§ **WHAT TO WORK ON**
Only the lines from the one containing "## kinds of" through the one containing "buffer count unchanged" should be printed, exactly as they appear below, with both ends included.
------------------------------------------------------------------------
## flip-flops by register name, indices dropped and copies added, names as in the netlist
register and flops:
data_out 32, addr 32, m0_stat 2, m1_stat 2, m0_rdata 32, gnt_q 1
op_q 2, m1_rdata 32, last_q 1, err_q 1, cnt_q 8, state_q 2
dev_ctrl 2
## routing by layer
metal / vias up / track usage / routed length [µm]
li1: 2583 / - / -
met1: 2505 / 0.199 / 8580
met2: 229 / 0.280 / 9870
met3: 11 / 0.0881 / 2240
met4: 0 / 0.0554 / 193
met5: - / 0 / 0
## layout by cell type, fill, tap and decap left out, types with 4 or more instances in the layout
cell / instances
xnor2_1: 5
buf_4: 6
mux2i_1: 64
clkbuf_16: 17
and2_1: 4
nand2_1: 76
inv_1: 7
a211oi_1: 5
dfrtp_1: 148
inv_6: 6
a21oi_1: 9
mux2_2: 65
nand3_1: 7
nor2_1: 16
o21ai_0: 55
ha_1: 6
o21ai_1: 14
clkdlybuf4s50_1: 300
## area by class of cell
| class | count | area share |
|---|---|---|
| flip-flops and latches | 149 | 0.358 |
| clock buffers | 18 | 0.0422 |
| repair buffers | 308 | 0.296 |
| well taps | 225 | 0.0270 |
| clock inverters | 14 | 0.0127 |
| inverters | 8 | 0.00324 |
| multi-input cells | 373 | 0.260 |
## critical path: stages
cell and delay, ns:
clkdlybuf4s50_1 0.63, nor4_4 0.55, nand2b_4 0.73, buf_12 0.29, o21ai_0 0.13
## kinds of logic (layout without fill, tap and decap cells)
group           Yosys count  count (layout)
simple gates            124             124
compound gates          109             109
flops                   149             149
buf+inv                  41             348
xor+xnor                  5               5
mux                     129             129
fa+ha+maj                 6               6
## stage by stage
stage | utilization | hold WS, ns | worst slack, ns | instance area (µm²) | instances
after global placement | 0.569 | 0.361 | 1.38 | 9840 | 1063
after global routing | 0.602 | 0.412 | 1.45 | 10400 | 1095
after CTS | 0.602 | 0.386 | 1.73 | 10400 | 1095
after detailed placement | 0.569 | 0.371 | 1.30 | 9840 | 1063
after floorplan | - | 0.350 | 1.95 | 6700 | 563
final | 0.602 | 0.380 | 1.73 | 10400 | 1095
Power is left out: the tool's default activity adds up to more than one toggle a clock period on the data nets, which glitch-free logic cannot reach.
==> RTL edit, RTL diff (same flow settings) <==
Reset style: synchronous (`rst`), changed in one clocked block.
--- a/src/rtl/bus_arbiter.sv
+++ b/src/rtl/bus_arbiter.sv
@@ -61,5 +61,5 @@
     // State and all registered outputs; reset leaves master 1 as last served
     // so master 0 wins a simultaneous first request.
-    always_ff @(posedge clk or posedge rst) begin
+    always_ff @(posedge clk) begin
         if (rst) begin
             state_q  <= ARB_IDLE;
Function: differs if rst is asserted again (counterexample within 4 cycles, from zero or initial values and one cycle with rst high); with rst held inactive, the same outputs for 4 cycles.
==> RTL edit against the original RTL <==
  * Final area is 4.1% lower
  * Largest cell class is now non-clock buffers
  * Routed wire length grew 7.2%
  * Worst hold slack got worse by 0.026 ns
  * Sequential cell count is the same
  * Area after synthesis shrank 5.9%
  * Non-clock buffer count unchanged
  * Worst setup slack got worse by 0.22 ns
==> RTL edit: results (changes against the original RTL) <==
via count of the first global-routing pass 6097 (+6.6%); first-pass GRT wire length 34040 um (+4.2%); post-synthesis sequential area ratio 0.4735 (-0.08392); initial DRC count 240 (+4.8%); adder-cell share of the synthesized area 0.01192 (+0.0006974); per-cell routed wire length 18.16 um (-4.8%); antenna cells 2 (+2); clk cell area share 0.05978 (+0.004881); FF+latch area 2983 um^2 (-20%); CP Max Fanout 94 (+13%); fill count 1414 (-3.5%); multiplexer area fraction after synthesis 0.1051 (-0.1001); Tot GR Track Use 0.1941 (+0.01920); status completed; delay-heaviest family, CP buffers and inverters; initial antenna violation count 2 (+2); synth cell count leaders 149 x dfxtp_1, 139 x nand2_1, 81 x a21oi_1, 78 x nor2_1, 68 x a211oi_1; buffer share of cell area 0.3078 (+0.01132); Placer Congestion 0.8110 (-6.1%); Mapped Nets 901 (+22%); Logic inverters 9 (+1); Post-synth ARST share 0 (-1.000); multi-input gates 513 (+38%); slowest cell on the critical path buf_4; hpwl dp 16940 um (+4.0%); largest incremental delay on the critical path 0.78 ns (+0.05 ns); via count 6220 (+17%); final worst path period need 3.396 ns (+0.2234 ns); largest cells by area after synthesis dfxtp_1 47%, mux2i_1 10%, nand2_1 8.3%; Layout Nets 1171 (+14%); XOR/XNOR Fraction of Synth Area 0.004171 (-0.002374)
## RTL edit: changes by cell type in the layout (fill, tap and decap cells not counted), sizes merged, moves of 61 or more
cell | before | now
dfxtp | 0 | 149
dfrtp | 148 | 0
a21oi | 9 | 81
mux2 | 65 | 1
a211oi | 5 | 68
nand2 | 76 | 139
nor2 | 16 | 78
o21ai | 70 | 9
------------------------------------------------------------------------
§ **RESPONSE FOR THIS EXERCISE**
## kinds of logic (layout without fill, tap and decap cells)
group           Yosys count  count (layout)
simple gates            124             124
compound gates          109             109
flops                   149             149
buf+inv                  41             348
xor+xnor                  5               5
mux                     129             129
fa+ha+maj                 6               6
## stage by stage
stage | utilization | hold WS, ns | worst slack, ns | instance area (µm²) | instances
after global placement | 0.569 | 0.361 | 1.38 | 9840 | 1063
after global routing | 0.602 | 0.412 | 1.45 | 10400 | 1095
after CTS | 0.602 | 0.386 | 1.73 | 10400 | 1095
after detailed placement | 0.569 | 0.371 | 1.30 | 9840 | 1063
after floorplan | - | 0.350 | 1.95 | 6700 | 563
final | 0.602 | 0.380 | 1.73 | 10400 | 1095
Power is left out: the tool's default activity adds up to more than one toggle a clock period on the data nets, which glitch-free logic cannot reach.
==> RTL edit, RTL diff (same flow settings) <==
Reset style: synchronous (`rst`), changed in one clocked block.
--- a/src/rtl/bus_arbiter.sv
+++ b/src/rtl/bus_arbiter.sv
@@ -61,5 +61,5 @@
     // State and all registered outputs; reset leaves master 1 as last served
     // so master 0 wins a simultaneous first request.
-    always_ff @(posedge clk or posedge rst) begin
+    always_ff @(posedge clk) begin
         if (rst) begin
             state_q  <= ARB_IDLE;
Function: differs if rst is asserted again (counterexample within 4 cycles, from zero or initial values and one cycle with rst high); with rst held inactive, the same outputs for 4 cycles.
==> RTL edit against the original RTL <==
  * Final area is 4.1% lower
  * Largest cell class is now non-clock buffers
  * Routed wire length grew 7.2%
  * Worst hold slack got worse by 0.026 ns
  * Sequential cell count is the same
  * Area after synthesis shrank 5.9%
  * Non-clock buffer count unchanged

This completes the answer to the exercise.